▶ [TASK GOAL] Below is a listing from which only part is wanted; return exactly the lines from the one with "run 3, diff" up to and including the one with "h_q[0] : 12'd0;".

▶ [SUPPLIED ENTRIES]

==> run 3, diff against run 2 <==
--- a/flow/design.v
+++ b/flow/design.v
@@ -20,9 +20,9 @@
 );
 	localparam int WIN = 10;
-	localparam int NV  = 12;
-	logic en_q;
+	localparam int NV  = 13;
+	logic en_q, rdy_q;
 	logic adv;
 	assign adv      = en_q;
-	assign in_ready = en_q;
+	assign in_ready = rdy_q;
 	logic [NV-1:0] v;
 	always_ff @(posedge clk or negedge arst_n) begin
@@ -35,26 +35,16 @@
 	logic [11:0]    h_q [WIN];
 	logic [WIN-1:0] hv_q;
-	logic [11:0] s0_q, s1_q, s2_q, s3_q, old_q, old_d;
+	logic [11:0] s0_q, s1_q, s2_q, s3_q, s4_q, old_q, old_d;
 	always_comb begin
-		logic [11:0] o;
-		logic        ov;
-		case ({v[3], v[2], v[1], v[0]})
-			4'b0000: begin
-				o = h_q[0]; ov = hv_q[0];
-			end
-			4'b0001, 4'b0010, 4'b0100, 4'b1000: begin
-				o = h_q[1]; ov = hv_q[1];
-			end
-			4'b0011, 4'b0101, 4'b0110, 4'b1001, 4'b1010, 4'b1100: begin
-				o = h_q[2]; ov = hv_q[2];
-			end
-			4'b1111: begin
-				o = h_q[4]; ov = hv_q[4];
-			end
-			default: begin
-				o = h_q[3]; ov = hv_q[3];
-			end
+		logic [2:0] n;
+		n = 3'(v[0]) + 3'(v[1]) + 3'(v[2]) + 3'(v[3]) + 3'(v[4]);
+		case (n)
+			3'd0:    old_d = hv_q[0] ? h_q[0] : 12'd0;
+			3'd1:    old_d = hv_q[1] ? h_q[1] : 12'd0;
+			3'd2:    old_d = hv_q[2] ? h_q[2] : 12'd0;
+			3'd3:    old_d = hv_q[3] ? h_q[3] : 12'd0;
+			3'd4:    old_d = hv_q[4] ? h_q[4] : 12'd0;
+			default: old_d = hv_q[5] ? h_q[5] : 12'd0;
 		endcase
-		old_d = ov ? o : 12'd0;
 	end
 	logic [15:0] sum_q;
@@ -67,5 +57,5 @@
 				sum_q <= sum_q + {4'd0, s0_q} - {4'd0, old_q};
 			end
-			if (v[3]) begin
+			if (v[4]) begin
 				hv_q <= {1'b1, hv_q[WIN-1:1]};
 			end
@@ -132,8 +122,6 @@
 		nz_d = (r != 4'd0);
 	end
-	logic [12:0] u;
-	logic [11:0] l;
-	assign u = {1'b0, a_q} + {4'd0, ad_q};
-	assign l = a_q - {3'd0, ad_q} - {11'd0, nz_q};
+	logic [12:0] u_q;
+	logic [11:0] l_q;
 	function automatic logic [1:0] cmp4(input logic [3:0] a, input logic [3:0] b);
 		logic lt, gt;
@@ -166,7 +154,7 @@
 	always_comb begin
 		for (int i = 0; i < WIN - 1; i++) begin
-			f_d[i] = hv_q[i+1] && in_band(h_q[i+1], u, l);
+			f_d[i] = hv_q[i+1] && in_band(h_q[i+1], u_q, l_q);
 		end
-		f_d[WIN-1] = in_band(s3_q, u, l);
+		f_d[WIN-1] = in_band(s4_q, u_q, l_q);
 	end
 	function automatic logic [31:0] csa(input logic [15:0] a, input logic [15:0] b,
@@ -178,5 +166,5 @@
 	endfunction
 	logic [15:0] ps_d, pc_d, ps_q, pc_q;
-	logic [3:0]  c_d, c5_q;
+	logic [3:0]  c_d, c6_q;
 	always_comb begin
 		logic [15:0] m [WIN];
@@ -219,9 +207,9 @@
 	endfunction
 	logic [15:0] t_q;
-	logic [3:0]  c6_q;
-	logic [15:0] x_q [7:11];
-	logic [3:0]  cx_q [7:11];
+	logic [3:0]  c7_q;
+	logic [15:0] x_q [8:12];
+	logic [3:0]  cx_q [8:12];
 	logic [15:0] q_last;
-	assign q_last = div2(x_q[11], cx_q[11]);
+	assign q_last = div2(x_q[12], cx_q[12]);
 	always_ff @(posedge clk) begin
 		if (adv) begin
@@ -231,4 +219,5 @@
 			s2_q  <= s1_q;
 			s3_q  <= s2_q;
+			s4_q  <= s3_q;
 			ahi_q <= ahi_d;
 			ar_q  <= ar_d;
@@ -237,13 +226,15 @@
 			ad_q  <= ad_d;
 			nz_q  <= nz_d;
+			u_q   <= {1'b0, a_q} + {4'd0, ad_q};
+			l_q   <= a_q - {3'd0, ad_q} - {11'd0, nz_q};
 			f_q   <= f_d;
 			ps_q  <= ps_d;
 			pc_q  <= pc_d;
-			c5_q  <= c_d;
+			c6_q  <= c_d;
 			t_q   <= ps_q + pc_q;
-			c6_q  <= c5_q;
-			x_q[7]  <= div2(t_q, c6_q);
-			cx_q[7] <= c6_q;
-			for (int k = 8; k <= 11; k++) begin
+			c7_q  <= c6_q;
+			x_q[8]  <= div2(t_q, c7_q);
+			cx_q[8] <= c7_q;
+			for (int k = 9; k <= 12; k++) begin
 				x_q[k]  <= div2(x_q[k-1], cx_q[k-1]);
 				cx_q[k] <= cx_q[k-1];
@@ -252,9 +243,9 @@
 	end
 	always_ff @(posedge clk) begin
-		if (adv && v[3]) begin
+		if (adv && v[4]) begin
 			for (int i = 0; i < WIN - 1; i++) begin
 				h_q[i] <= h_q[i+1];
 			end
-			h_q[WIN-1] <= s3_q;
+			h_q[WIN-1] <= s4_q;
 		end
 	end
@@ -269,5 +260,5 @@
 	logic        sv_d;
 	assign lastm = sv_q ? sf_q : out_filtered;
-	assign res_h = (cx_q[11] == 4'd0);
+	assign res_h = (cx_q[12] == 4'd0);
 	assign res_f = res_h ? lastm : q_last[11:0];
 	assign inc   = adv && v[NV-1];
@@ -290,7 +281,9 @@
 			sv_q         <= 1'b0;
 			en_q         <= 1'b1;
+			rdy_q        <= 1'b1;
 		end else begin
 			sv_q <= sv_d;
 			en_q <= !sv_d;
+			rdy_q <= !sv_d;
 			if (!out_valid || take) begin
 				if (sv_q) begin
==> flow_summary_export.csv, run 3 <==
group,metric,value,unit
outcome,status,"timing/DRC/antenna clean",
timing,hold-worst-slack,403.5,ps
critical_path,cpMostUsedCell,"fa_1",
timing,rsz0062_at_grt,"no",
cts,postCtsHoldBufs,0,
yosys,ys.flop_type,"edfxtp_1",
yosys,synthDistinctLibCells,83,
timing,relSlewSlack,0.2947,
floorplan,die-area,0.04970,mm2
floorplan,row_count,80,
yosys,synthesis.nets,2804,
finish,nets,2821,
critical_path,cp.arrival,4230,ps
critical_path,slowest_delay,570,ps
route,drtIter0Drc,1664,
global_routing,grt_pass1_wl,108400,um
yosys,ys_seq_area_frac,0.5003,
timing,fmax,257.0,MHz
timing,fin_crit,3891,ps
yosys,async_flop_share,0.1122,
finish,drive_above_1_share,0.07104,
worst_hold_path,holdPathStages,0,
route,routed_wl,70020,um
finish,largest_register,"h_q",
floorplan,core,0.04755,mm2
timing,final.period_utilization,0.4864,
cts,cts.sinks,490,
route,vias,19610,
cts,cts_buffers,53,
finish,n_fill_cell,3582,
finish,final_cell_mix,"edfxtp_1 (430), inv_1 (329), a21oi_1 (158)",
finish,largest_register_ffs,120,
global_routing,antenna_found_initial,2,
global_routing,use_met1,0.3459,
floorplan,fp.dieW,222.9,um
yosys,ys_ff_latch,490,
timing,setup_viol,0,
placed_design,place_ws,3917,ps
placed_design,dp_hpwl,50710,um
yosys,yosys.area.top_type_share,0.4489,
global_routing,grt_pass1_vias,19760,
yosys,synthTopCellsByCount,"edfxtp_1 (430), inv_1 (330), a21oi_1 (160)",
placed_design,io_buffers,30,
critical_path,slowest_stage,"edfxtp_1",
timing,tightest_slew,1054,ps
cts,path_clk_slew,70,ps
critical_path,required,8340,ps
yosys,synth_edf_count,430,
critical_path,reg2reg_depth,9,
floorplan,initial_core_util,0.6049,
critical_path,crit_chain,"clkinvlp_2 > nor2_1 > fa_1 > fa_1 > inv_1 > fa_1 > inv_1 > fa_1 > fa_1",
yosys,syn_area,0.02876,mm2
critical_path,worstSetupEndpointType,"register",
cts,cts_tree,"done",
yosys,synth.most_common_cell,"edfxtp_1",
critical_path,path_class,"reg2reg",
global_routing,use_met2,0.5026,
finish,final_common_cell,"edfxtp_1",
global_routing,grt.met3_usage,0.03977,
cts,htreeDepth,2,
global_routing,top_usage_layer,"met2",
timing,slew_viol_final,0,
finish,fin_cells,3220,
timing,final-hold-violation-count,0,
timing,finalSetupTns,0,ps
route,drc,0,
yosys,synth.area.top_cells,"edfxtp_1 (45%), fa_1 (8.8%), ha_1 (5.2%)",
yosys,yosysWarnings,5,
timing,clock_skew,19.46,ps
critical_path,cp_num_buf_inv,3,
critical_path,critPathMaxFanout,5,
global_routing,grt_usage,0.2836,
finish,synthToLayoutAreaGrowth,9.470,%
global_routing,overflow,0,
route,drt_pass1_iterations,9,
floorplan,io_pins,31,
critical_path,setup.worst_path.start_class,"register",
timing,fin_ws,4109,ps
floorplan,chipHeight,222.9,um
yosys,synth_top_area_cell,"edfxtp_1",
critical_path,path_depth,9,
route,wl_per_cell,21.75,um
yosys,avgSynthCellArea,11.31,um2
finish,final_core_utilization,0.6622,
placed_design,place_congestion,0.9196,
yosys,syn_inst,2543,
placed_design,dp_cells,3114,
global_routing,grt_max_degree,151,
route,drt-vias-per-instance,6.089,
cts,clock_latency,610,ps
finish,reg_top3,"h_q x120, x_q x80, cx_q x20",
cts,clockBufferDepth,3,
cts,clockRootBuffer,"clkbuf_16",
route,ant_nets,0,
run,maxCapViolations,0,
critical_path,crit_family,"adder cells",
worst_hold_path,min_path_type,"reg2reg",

...

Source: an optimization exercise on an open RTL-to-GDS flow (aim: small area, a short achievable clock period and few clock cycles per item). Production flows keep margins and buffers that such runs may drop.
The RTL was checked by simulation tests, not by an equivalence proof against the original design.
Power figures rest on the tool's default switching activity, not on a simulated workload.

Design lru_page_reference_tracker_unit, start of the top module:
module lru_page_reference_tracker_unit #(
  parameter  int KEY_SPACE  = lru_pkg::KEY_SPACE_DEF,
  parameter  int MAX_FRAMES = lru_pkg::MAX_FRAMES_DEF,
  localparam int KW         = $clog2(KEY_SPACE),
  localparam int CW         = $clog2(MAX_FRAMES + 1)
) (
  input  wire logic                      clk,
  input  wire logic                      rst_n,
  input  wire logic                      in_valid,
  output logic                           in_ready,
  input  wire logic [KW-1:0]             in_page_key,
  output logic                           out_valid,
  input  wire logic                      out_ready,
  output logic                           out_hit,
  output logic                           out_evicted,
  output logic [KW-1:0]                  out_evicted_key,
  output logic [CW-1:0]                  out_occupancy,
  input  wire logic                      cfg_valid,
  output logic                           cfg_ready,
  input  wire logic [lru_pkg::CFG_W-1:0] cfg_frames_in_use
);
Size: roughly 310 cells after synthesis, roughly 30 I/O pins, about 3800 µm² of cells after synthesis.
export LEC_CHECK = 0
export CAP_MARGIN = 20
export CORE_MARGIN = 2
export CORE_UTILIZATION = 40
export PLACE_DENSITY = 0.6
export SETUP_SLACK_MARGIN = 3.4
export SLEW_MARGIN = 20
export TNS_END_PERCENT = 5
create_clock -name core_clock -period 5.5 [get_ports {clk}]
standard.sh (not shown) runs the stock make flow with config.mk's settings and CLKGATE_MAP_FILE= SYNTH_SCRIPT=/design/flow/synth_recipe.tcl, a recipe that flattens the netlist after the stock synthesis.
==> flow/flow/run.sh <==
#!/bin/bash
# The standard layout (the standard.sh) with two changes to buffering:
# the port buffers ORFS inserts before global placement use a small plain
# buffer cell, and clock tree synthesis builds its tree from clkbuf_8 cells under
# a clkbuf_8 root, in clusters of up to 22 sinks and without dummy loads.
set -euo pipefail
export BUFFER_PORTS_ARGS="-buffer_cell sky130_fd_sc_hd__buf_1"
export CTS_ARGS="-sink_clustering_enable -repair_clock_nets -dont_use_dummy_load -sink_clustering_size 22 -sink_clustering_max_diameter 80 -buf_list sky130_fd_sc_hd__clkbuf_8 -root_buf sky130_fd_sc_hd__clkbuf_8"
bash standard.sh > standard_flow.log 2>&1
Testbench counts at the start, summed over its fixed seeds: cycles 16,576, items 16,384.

▶ [OUTPUT OF THE TASK]
==> run 3, diff against run 2 <==
--- a/flow/design.v
+++ b/flow/design.v
@@ -20,9 +20,9 @@
 );
 	localparam int WIN = 10;
-	localparam int NV  = 12;
-	logic en_q;
+	localparam int NV  = 13;
+	logic en_q, rdy_q;
 	logic adv;
 	assign adv      = en_q;
-	assign in_ready = en_q;
+	assign in_ready = rdy_q;
 	logic [NV-1:0] v;
 	always_ff @(posedge clk or negedge arst_n) begin
@@ -35,26 +35,16 @@
 	logic [11:0]    h_q [WIN];
 	logic [WIN-1:0] hv_q;
-	logic [11:0] s0_q, s1_q, s2_q, s3_q, old_q, old_d;
+	logic [11:0] s0_q, s1_q, s2_q, s3_q, s4_q, old_q, old_d;
 	always_comb begin
-		logic [11:0] o;
-		logic        ov;
-		case ({v[3], v[2], v[1], v[0]})
-			4'b0000: begin
-				o = h_q[0]; ov = hv_q[0];
-			end
-			4'b0001, 4'b0010, 4'b0100, 4'b1000: begin
-				o = h_q[1]; ov = hv_q[1];
-			end
-			4'b0011, 4'b0101, 4'b0110, 4'b1001, 4'b1010, 4'b1100: begin
-				o = h_q[2]; ov = hv_q[2];
-			end
-			4'b1111: begin
-				o = h_q[4]; ov = hv_q[4];
-			end
-			default: begin
-				o = h_q[3]; ov = hv_q[3];
-			end
+		logic [2:0] n;
+		n = 3'(v[0]) + 3'(v[1]) + 3'(v[2]) + 3'(v[3]) + 3'(v[4]);
+		case (n)
+			3'd0:    old_d = hv_q[0] ? h_q[0] : 12'd0;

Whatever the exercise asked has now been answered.